What follows belongs to an exercise in optimizing a design on an open flow for small area and a short achievable clock period; a production flow would make more cautious choices.
The RTL was checked by simulation tests, not by an equivalence proof against the original design.
Power and IR drop assume default switching activity.

// fpu_ss_multi_scoreboard
module fpu_ss_multi_scoreboard #(
    parameter int NB_CORES     = 2,
    parameter int NUM_REGS     = 32,
    parameter int CNT_W        = 2,
    parameter int MAX_INFLIGHT = 8,
    parameter int IN_ORDER_WB  = 1,
    localparam int CORE_W      = (NB_CORES > 1) ? $clog2(NB_CORES) : 1,
    localparam int REG_W       = $clog2(NUM_REGS),
    localparam int INF_W       = $clog2(MAX_INFLIGHT + 1)
) (
    input  logic                clk_i,
    input  logic                rst_ni,
    input  logic                disp_valid_i,
    output logic                disp_ready_o,
    input  logic [CORE_W-1:0]   disp_core_i,
    input  logic [3*REG_W-1:0]  disp_rs_i,
    input  logic [2:0]          disp_rs_use_i,
    input  logic [REG_W-1:0]    disp_rd_i,
    input  logic                disp_rd_fp_i,
    input  logic                fpu_wb_valid_i,
    input  logic [CORE_W-1:0]   fpu_wb_core_i,
    input  logic [REG_W-1:0]    fpu_wb_rd_i,
    input  logic                lsu_wb_valid_i,
    input  logic [CORE_W-1:0]   lsu_wb_core_i,
    input  logic [REG_W-1:0]    lsu_wb_rd_i,
    output logic [5:0]          fwd_sel_o,
    output logic [INF_W-1:0]    inflight_o,
    output logic                err_o
);
    localparam int NS    = MAX_INFLIGHT;
    localparam int TAG_W = CORE_W + REG_W;
    logic [TAG_W-1:0] tag_q [NS];
    logic [CNT_W-1:0] cnt_q [NS];
    logic [INF_W-1:0] inflight_q;
    logic             err_q;
    logic [NS-1:0]    live, one, full, core_m, rd_m, fpu_m, lsu_m;
    logic [2:0]       rs_fh, rs_lh, rs_nz, rs_one;
    logic [NS-1:0]    alloc, inc_s, fpu_s, lsu_s;
    logic [NS-1:0]    rs_m [3];
    logic [2:0]       raw_haz;
    logic [5:0]       fwd_sel;
    logic             hazard, inc, rd_hit, rd_full;
    logic             fpu_ok, lsu_ok, err_set;
    always_comb begin
  ...
Settings: LEC_CHECK=0, CAP_MARGIN=20, CORE_MARGIN=2, CORE_UTILIZATION=60, CTS_BUF_LIST=sky130_fd_sc_hd__clkbuf_8, PLACE_DENSITY=0.75, SETUP_SLACK_MARGIN=4.1, SLEW_MARGIN=20; clock period 10.0 ns.
standard.sh (not shown) runs the stock make flow with config.mk's settings and CLKGATE_MAP_FILE= SYNTH_SCRIPT=/design/flow/synth_recipe.tcl, a recipe that flattens the netlist after the stock synthesis.
==> flow/flow/run.sh <==
#!/bin/bash
# The standard layout (standard.sh, ORFS synthesis to final), with the port
# buffers made as buf_4 cells instead of the resizer's default pick, a slow
# delay cell that the timing repair leaves in place on the port paths.
# The whole ORFS run's output goes to orfs_finish.log; ORFS also keeps each
# step's log under orfs/logs/.
set -euo pipefail
bash standard.sh "BUFFER_PORTS_ARGS=-buffer_cell sky130_fd_sc_hd__buf_4" finish > orfs_finish.log 2>&1
The baseline passed the timing, design-rule and antenna checks.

● PROBLEM TO WORK ON: From the line containing "standard.sh (not shown)" to the last line of the records above, please write out every line exactly and add nothing.

● RESULT OF THE TASK:
standard.sh (not shown) runs the stock make flow with config.mk's settings and CLKGATE_MAP_FILE= SYNTH_SCRIPT=/design/flow/synth_recipe.tcl, a recipe that flattens the netlist after the stock synthesis.
==> flow/flow/run.sh <==
#!/bin/bash
# The standard layout (standard.sh, ORFS synthesis to final), with the port
# buffers made as buf_4 cells instead of the resizer's default pick, a slow
# delay cell that the timing repair leaves in place on the port paths.
# The whole ORFS run's output goes to orfs_finish.log; ORFS also keeps each
# step's log under orfs/logs/.
set -euo pipefail
bash standard.sh "BUFFER_PORTS_ARGS=-buffer_cell sky130_fd_sc_hd__buf_4" finish > orfs_finish.log 2>&1
The baseline passed the timing, design-rule and antenna checks.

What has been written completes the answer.